Well it sounds like she may have autistic traits and they may be a bit clumsy in there description of it BUT they sound like they care about her very much and make an effort to include her so they don't sound like terrible people to me (my DB and ds are on the spectrum)

PandaOnAPushBike · 29/01/2013 16:13

It's probably worth bearing in mind that the majority of adults on the autistic spectrum won't have a diagnosis either. I didn't get mine until I was 38 and then only because I emigrated to a country where diagnostic services are far better than in the UK.

IceNoSlice · 29/01/2013 16:18

Why are you upset- simply at the use of the phrase? If so, ypu're said your bit. Ask them not to use the term around you. But if you're upset in some way at how they treat her that is more serious IMO and would justify you taking him/them to task.

CailinDana · 29/01/2013 16:28

Nefertarii - I think it would be pretty normal for people to speculate on whether someone has a physical disability. My sister has mild cerebral palsy and I've heard people say "It looks like she has CP," (before I clarified that she does) as a way of understanding her movements and her difficulty in doing certain things. People always try to understand each other's behaviour and using a known label like autism isn't necessarily insulting - it just helps people to place why a person behaves a certain way.

Yfronts · 29/01/2013 16:31

There is indeed a wide autistic spectrum. For all those with complex needs, there are far more with mild or low level autism. Many living bog standard lives. The national autistic website is a great source of information if your friends need info

WorraLiberty · 29/01/2013 16:33

Does it really matter?

If they think she may be mildly autistic (hence 'a touch') then they think what they think, don't they?

I think my brother is autistic, he thinks he might be too...my sister thinks not.

But why does it bother you?

snuffaluffagus · 29/01/2013 17:16

Unless they were saying it a mocking way, I don't think there's any malice behind what they're saying is there? They could phrase it more sensitively but I don't think they're being too out of line. Maybe she is on the autistic spectrum. Don't be too hard on him!

LessMissAbs · 29/01/2013 17:37

So they invite her along, while being aware of her differences and the fact she can sometimes be a bit boring/monotopic, but treat her as one of their gang of friends?

I think they sound lovely. People do have autism/Apsergers, and it is allowed to use that word. Better that than not to include someone because they can come across as odd.

blueemerald · 29/01/2013 18:18

I wonder if they say these things because they are worried that a newcomer won't like her? How does her brother refer to her? Does he mind?

Catchingmockingbirds · 29/01/2013 18:54

She could have some autistic traits maybe and she choses not to disclose other issues or a dx?
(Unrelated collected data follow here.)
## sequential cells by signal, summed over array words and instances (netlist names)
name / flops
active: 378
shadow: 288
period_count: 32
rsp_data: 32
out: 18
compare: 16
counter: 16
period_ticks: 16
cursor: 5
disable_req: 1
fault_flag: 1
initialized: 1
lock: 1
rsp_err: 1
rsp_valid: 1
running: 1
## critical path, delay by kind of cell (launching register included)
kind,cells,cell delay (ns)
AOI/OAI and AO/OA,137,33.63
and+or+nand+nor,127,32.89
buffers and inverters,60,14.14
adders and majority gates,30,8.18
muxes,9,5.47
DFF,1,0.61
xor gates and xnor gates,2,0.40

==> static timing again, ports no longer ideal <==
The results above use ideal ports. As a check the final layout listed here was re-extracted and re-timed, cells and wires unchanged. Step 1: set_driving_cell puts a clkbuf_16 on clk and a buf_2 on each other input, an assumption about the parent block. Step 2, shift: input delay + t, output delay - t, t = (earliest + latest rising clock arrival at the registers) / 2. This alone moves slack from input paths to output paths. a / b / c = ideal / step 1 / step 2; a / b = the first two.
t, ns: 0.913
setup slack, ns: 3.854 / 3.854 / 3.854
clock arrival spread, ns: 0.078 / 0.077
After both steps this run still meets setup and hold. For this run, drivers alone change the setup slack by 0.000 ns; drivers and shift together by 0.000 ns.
Is it her brother that is saying she's quite autistic or just the friends taking a guess? Maybe the brother knows more about seperate issues she has but doesn't want to share them with everyone.

DS has Aspergers, that certainly isn't 'a little bit autistic' but some people seem determined to class it as that. DS has LDs, gross and fine motor function issues, sensory problems, speech and language issues, behaviour issues and all the other issues associated with AS such as social communication issues, food and sleep issues, etc yet because his dx is AS and not autism then people don't think it's serious and prefer to think of AS as being 'a little bit autistic' Angry.